Mere days after the official trailer for Bill and Ted Face the Music dropped online, the folks behind the long-awaited threequel — Keanu Reeves (Ted Logan), Alex Winter (Bill Preston), Samara Weaving (Thea Preston), Brigette Lundy-Paine (Billie Logan), William Sadler (Death), director Dean Parisot (Galaxy Quest), and original writers Ed Solomon and Chris Matheson — stopped by Comic-Con@Home to discuss the most excellent time-hopping project.
Even before the main conversation got underway, however, moderator Kevin Smith gave his impressions of the film, which allegedly reduced him to tears of emotion. At the risk of being censored, the Tusk director also revealed that Face the Music (which he described as "adorable") includes a tribute to the character of Rufus, who was played by the late George Carlin in the first two installments.
"It's daunting," Parisot said. "They're iconic [characters] and it's very hard to come back after 30 years. All of that was part of the puzzle of putting it together, but to contemporize it — to also bring these characters back in middle age and to find their daughters."
Set three decades after the titular duo rocked the world's collective face off in 1991, Face the Music opens with Bill and Ted trying to coast off their fading fame. They're all washed up, but have a chance at achieving greatness once again when a visitor from the future tasks them with writing a song that will unite all life in existence. With the help of their trusty time-traveling phone booth, their daughters (played by Weaving and Lundy-Paine), the Grim Reaper, and some of history's greatest musicians, they'll try and save all life as they know it.

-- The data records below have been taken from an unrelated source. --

Context: an optimization exercise on an open-source flow, tuned for a short achievable clock period and few clock cycles. The choices shown serve that exercise and are no tape-out recipe.
Only simulation tests tie the RTL to the original design; equivalence was not proved.

Design cpu_core, start of the top module:
module cpu_core (
    input  logic              clk,
    input  logic              rst_n,
    input  logic              load_en,
    input  logic [data_w-1:0] load_addr,
    input  logic [data_w-1:0] load_data,
    input  logic [data_w-1:0] in_port,
    output logic              in_rd,
    output logic [data_w-1:0] out_port,
    output logic              out_valid
);
Settings: LEC_CHECK=0, CAP_MARGIN=20, CORE_MARGIN=2, CORE_UTILIZATION=40, MIN_ROUTING_LAYER=met2, SETUP_SLACK_MARGIN=1.0, SLEW_MARGIN=20, TNS_END_PERCENT=5; clock period 6.5 ns.
run.sh (not shown) runs the stock make flow with config.mk's settings and CLKGATE_MAP_FILE= SYNTH_SCRIPT=/design/flow/synth_recipe.tcl, a recipe that flattens the netlist after the stock synthesis.
The starting point failed in global routing (GRT-0116).
Testbench counts at the start, summed over its fixed seeds: cycles 11,708.
Edit:
--- a/flow/design.v
+++ b/flow/design.v
@@ -162,30 +162,31 @@
     assign c0 = w0;
     assign l0 = f_l(c0);
     assign i0 = w1;
     assign c1 = l0 ? w2 : w1;
     assign i1 = l0 ? w3 : w2;
     assign l1 = f_l(c1);
     assign c2 = (!l0 && !l1) ? w2 : w3;
     assign i2 = w3;
     assign l2 = f_l(c2);
     assign fits2 = !(l0 && l1) && ((!l0 && !l1) || !l2);
     always_comb begin
-        if (!l0 && !l1)     ok2 = l2;                               
+        if (!l0 && !l1)     ok2 = l2 || (!f_conf(c0, c2, 1'b0, 2'd0) &&   
+                                         !f_conf(c1, c2, 1'b0, 2'd0));
         else if (!l0 && l1) ok2 = !f_conf(c0, c2, 1'b1, c1[3:2]);   
         else                ok2 = !f_conf(c1, c2, 1'b0, 2'd0);      
     end
     assign inc0 = !redir;
     assign inc1 = inc0 && c0[7:4] != op_jmp && !(f_br(c0) && f_br(c1)) &&
                   !(f_br(c0) && c1[7:4] == op_ldd) && !(c0[7:4] == op_ldd && f_br(c1)) &&
-                  !(c1[7:4] == op_ldd && !fb1) &&
+                  !(c1[7:4] == op_ldd && !fb1 && l0) &&
                   !(!l0 && !l1 && f_conf(c0, c1, 1'b0, 2'd0));
     assign inc2 = inc1 && fits2 && c1[7:4] != op_jmp && ok2 && c2[7:4] != op_in &&
                   !(f_br(c2) && (f_br(c0) || f_br(c1))) &&
                   !(f_br(c2) && (c0[7:4] == op_ldd || c1[7:4] == op_ldd)) &&
                   !(c2[7:4] == op_ldd && (f_br(c0) || f_br(c1))) &&
                   !(c2[7:4] == op_ldd && !fb2);
     logic e0, e1, e2;
     assign e0 = inc0;
     assign e1 = inc1 && !(c0[7:4] == op_jz && z);
     assign e2 = inc2 && !((c0[7:4] == op_jz || c1[7:4] == op_jz) && z);
     logic [7:0] a0v, b0v, a1v, b1v, a2v, b2v;
@@ -196,25 +197,26 @@
     assign a2v = (l1 && c1[3:2] == c2[3:2]) ? w2 :
                  (l0 && c0[3:2] == c2[3:2]) ? w1 : r[c2[3:2]];
     assign b2v = (l1 && c1[3:2] == c2[1:0]) ? w2 :
                  (l0 && c0[3:2] == c2[1:0]) ? w1 : r[c2[1:0]];
     logic fb1_t1, fb2_t1, fb2_t2, fb1, fb2;
     assign fb1_t1 = l0 && c0[3:2] == c1[1:0];
     assign fb2_t2 = l1 && c1[3:2] == c2[1:0];
     assign fb2_t1 = !fb2_t2 && l0 && c0[3:2] == c2[1:0];
     assign fb1    = fb1_t1;              
     assign fb2    = fb2_t1 || fb2_t2;
     logic [1:0] ldrb;
-    logic ldreg;
-    assign ldrb  = c0[1:0];
-    assign ldreg = !redir && c0[7:4] == op_ldd;
+    logic ldreg, ldreg1;
+    assign ldreg1 = !redir && !l0 && c0[7:4] != op_ldd && !f_br(c0) && w1[7:4] == op_ldd;
+    assign ldrb   = ldreg1 ? w1[1:0] : c0[1:0];
+    assign ldreg  = (!redir && c0[7:4] == op_ldd) || ldreg1;
     function automatic logic [7:0] f_alu_res(input logic [7:0] c, input logic [7:0] a,
                                              input logic [7:0] b);
         case (c[5:4])
             2'd2:    f_alu_res = a + b;    
             2'd3:    f_alu_res = a - b;    
             2'd0:    f_alu_res = a & b;    
             default: f_alu_res = a | b;    
         endcase
     endfunction
     logic [7:0] alu0, alu1, alu2;
     assign alu0 = f_alu_res(c0, a0v, b0v);
What happened: The changed run failed in global routing; synthesized cell count barely changes; area after synthesis rises by 0.54%.
Testbench counts after the change, summed over its fixed seeds: cycles 11,265.
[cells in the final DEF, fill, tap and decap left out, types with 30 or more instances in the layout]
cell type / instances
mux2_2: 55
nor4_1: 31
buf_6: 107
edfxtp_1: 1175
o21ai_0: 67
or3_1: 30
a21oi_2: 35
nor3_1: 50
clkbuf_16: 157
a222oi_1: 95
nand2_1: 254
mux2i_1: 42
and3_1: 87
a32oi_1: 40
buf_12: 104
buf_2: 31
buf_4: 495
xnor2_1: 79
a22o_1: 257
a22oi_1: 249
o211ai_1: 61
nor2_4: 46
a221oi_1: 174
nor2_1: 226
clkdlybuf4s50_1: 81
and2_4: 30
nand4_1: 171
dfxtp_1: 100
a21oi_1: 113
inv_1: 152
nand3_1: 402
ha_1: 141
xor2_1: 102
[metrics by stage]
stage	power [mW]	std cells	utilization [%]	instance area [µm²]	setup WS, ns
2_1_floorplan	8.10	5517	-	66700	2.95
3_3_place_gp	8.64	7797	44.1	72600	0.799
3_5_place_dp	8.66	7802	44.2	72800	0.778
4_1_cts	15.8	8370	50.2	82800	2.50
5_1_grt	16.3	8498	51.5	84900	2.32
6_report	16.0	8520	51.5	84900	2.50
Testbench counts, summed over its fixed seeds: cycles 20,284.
Background: an optimization exercise with open tools, aiming at small area, a short achievable clock period and few clock cycles per item. Do not read the settings as production practice. The RTL was checked by simulation tests, not by an equivalence proof against the original design. Power is estimated from default activity; no workload was simulated.

Setup of run 1:
Design step_detector_cadence_core, start of the top module:
module step_detector_cadence_core #(
   parameter int COUNT_WIDTH = sdc_pkg::COUNT_WIDTH_DEF
) (
   input  logic                                  clock,
   input  logic                                  reset,
   input  logic                                  csr_we,
   input  logic [sdc_pkg::CSR_IDX_W-1:0]         csr_index,
   input  logic [sdc_pkg::CSR_DATA_W-1:0]        csr_wdata,
   input  logic                                  req_valid,
   output logic                                  req_stall,
   input  logic signed [sdc_pkg::ACCEL_W-1:0]    req_accel_x,
   input  logic signed [sdc_pkg::ACCEL_W-1:0]    req_accel_y,
   input  logic signed [sdc_pkg::ACCEL_W-1:0]    req_accel_z,
   input  logic [sdc_pkg::TIME_W-1:0]            req_time_ms,
   input  logic                                  req_clear_count,
   output logic                                  rsp_valid,
   input  logic                                  rsp_stall,
   output logic                                  rsp_stepped,
   output logic [sdc_pkg::STEP_COUNT_W-1:0]      rsp_step_count,
   output logic [sdc_pkg::CAD_W-1:0]             rsp_cadence
);
Size: ~4000 cells after synthesis, about 150 I/O pins.
Settings: LEC_CHECK=0, ABC_CLOCK_PERIOD_IN_PS=5000, CAP_MARGIN=20, CELL_PAD_IN_SITES_DETAIL_PLACEMENT=0, CELL_PAD_IN_SITES_GLOBAL_PLACEMENT=0, CORE_MARGIN=2, CORE_UTILIZATION=40, PLACE_DENSITY=0.8, SETUP_SLACK_MARGIN=4.0, SLEW_MARGIN=20; clock period 9.0 ns.
standard.sh (not shown) runs the stock make flow with config.mk's settings and CLKGATE_MAP_FILE= SYNTH_SCRIPT=/design/flow/synth_recipe.tcl, a recipe that flattens the netlist after the stock synthesis.
==> flow/flow/run.sh <==
#!/bin/bash
# Layout: the standard flow, with the port buffers made plain buffers (buf_4) instead of
# the delay-cell buffers buffer_ports picks by default. Each tool's output goes to its own log.
cp standard.sh standard_sh.log
export BUFFER_PORTS_ARGS="-buffer_cell sky130_fd_sc_hd__buf_4"
bash standard.sh > standard.log 2>&1
Run 1 went all the way through the flow, and no timing, DRC or antenna check failed.
Testbench counts of run 1, summed over its fixed seeds: cycles 14,880, items 12,000.
--- input diff run 1..run 2 ---
Settings: CELL_PAD_IN_SITES_DETAIL_PLACEMENT no longer set, was 0; CORE_UTILIZATION now 60, was 40; CELL_PAD_IN_SITES_GLOBAL_PLACEMENT no longer set, was 0; PLACE_DENSITY no longer set, was 0.8.
==> flow/run.sh (new file) <==
#!/bin/bash
# synth_recipe.tcl (not shown) runs the flow's synth.tcl, then flattens the netlist and writes it again
# the make line also repeats each setting of config.mk as NAME=value (left out here)
make -C /OpenROAD-flow-scripts/flow DESIGN_CONFIG=/design/flow/config.mk WORK_HOME=/design/flow/orfs CLKGATE_MAP_FILE= SYNTH_SCRIPT=/design/flow/synth_recipe.tcl finish
removed: flow/flow/run.sh
removed: flow/standard.sh
Notes after the runs:
Run 2 vs run 1, launching element of the worst setup path: d2_ff[15] vs d2_ff[14]
The fraction of standard cell area in multi-input logic of run 2 is lower than that of run 1.
From run 1 to run 2 the numbers moved as follows: cell count shows a reduction of about 6%; portion of total power attributed to combinational logic shows an increase of 1.4 points.
Run 2 vs run 1 — sequential power share dropped 0.4 points.
STATUS via count: run 2 loses against run 1
Layout buffer count excluding clock buffers ended up about 40% higher on run 2 than on run 1.
Relative to run 1, the register share of the cell area of run 2 is lower by 0.77 points.
Run 2 — clock power share 1.1 points lower, run 1 as reference
Run 2 vs run 1, overall power after layout went up by 2.5%.
Changes observed in run 2 relative to run 1: met1 routing resource usage after global routing now sits higher; number of logic stages on the critical path including buffering now sits higher.
What run 3 does differently from run 2 at the input level:
Settings: CORE_UTILIZATION changed from 60 to 40; CTS_BUF_LIST newly set to sky130_fd_sc_hd__clkbuf_8.
[summary]
In the metrics for run 2 and run 3, the one carrying the higher global-route usage is run 2.
On number of failing setup endpoints in the final timing report, run 2 and run 3 are basically level.
[compare] base=run 2 new=run 3: total power draw fell by 2.3%, via count -964.
Of run 2 and run 3, the lower number of global-route vias before repair belongs to run 3.
| sequential share of layout area | lower: run 3 |
Run 3 ended up with a higher hold slack than run 2 did.
Looking at worst setup path startpoint, the req_accel_x[4] result is from run 3; the d2_ff[15] one comes from run 2.
Number of cells on the worst reg-to-reg path (run 3 vs. run 2) increases by a few percent
[run 3] die extent in x rose 22% relative to run 2
diff inputs: run 3 => run 4
Settings: changing ABC_CLOCK_PERIOD_IN_PS from 5000 to 6000; removing CTS_BUF_LIST (formerly sky130_fd_sc_hd__clkbuf_8).
==> flow/flow/run.sh (new file) <==
#!/bin/bash
# Layout: the standard flow, with the port buffers made plain buffers (buf_4) instead of
# the delay-cell buffers buffer_ports picks by default. Each tool's output goes to its own log.
cp standard.sh standard_sh.log
export BUFFER_PORTS_ARGS="-buffer_cell sky130_fd_sc_hd__buf_4"
bash standard.sh > standard.log 2>&1
==> flow/standard.sh (new file) <==
#!/bin/bash
# synth_recipe.tcl (not shown) runs the flow's synth.tcl, then flattens the netlist and writes it again
# the make line also repeats each setting of config.mk as NAME=value (left out here)
make -C /OpenROAD-flow-scripts/flow DESIGN_CONFIG=/design/flow/config.mk WORK_HOME=/design/flow/orfs CLKGATE_MAP_FILE= SYNTH_SCRIPT=/design/flow/synth_recipe.tcl "${@:-finish}"
removed: flow/run.sh
Findings:
- When the final numbers for run 4 and run 3 were put side by side, the maximum fanout count along the critical path turned out to be greater in run 3.
- Pin count of the biggest net entering global routing (higher): run 3
- When run 4 is measured against run 3, its sequential share of layout area turns out 0.80 points higher.
- Row average vias per placed instance: run 4 higher / run 3 lower

* * *

== job 981 ==
Another version of the RTL of step_detector_cadence_core (not shown whole).
Size in the first run: about 4000 cells after synthesis, roughly 150 I/O pins, ~0.040 mm^2 of cells after synthesis.
Settings: LEC_CHECK=0, ABC_CLOCK_PERIOD_IN_PS=5000, CAP_MARGIN=20, CORE_MARGIN=2, CORE_UTILIZATION=40, CTS_CLUSTER_DIAMETER=100, CTS_CLUSTER_SIZE=30, SETUP_SLACK_MARGIN=4.2, SLEW_MARGIN=20; clock period 9.0 ns.
==> flow/flow/run.sh <==
#!/bin/bash
# Layout: the standard flow, with the port buffers made plain buffers (buf_2) instead of
# the delay-cell buffers buffer_ports picks by default. Each tool's output goes to its own log.
cp standard.sh standard_sh.log
export BUFFER_PORTS_ARGS="-buffer_cell sky130_fd_sc_hd__buf_2"
bash standard.sh > standard.log 2>&1
Testbench counts of job 981, summed over its fixed seeds: cycles 14,880, items 12,000.
Changes in job 5796 relative to job 981:
- PLACE_DENSITY: unset -> 0.7
==> flow/flow/run.sh <==
#!/bin/bash
# Layout: the standard flow, with the port buffers made plain buffers (buf_4) instead of
# the delay-cell buffers buffer_ports picks by default. Each tool's output goes to its own log.
cp standard.sh standard_sh.log
export BUFFER_PORTS_ARGS="-buffer_cell sky130_fd_sc_hd__buf_4"
bash standard.sh > standard.log 2>&1
[summary]
Average detailed-routed wire length per instance ends up higher on job 981.
In the flow results for job 981 and job 5796, the layout overhead on the synthesized area is smaller on job 981.
Job 981 → job 5796: buffer and inverter count on the worst path has decreased; worst reg-to-reg setup slack has increased; cell area after layout has increased; non-clock buffer count has increased.
Looking at logic depth of the worst path, buffers included, job 5796 sits 7 lower than job 981 does.
Worst-path cell with the longest stage delay: fa_2 -> job 981, a22o_1 -> job 5796
Changes in job 2001 relative to job 5796:
- clearing CTS_CLUSTER_SIZE, which used to be 30
- clearing CTS_CLUSTER_DIAMETER, which used to be 100
- putting CELL_PAD_IN_SITES_DETAIL_PLACEMENT at 0 where nothing was set
- putting CELL_PAD_IN_SITES_GLOBAL_PLACEMENT at 0 where nothing was set
- swapping 0.7 for 0.8 in PLACE_DENSITY
- swapping 4.2 for 4.0 in SETUP_SLACK_MARGIN
Findings:
Between job 5796 and job 2001, the sequential cell area share figures differ only marginally.
Between job 2001 and job 5796, it is job 2001 whose total wirelength of the detailed-routed design is higher, by about 1.4%.
Job 5796 → job 2001: net switching power figure picked up an extra 2.2%, number of cells on the critical path moved up, synthesis-to-layout area growth up 0.46 points, post-route total power increased by 6.1% relative to the old numbers.
Job 2001 vs. job 5796: maximum frequency down about 3.3%, count of routing violations after the opening detailed-route iteration up 324.
Compared with job 5796, in job 2001 buffer share of cell area down 1.2 points, hold-fix buffer count after cts was more or less identical.
Worst setup slack after layout in job 2001 is 0.16 ns below job 5796.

"The movie was really hard, physically," Winter later explained, unintentionally harkening back to the story's theme of getting on in years. "The script was even more physical than the first two for Keanu and myself, especially." He characterized the film as "a piss-take of Dickens; of going back into your life and finding that each iteration of your life was worse than the previous [one]. Pretty damn funny and none of us had really thought about embarking on a journey of trying to make a third. Even that night, I think we all [thought] 'Well, this isn't really worth doing, no one really needs it unless it's really great and we could somehow, magically, hold onto the creative well enough that it maintained its integrity of that initial idea."
"I can't feel or laugh or do anything like the way that working on Bill & Ted does and working with Alex. That doesn't exist anywhere else in the world for me," Reeves said.
Watch the full panel below:
Face the Music does involve a passing of the torch to a younger generation, one represented by Bill and Ted's young daughters. Both actresses closely studied Reeves and Winter's body movements and mannerisms to accurately portray their children.
"I watched Alex's performance and tried to study his physical way that he held himself as Bill and tried to bring that into a more feminine [space]," Weaving stated. "[I wanted] to try and make her different, but the apple doesn't fall far from the tree."
"Totally watching the movies," Lundy-Paine said of her research process, "but also the experience of meeting you guys [Reeves and Winter], becoming friends with you guys, but also secretly watching you all the time to see how you move your arms ... Billie and Thea and geniuses in the way that Bill and Ted are goofy and naive. That was sort of where we found and played with those differences. Billie and Thea are so goofy, but their goofiness leads to them spouting these things that you're like, 'What?! How did you know that?' It sort of led to the physical differences coming out of that."
Sadler, who is reprising his role from 1991's Bogus Journey, talked about how he sprained his wrist on his very first day of shooting, which involved the game of hopscotch we see in the latest trailer. Thankfully, all pain was somewhat forgotten when the old band got back together.
"The really fun moment was when Alex and Keanu... when we finally got reunited onscreen, and it was just gangbusters from there. It was like we'd never left off," he remembered.
Bill & Ted Face the Music rocks onto VOD and into select theaters Tuesday, Sep. 1. Until then, don't forget to be excellent to each other... and party on, dudes!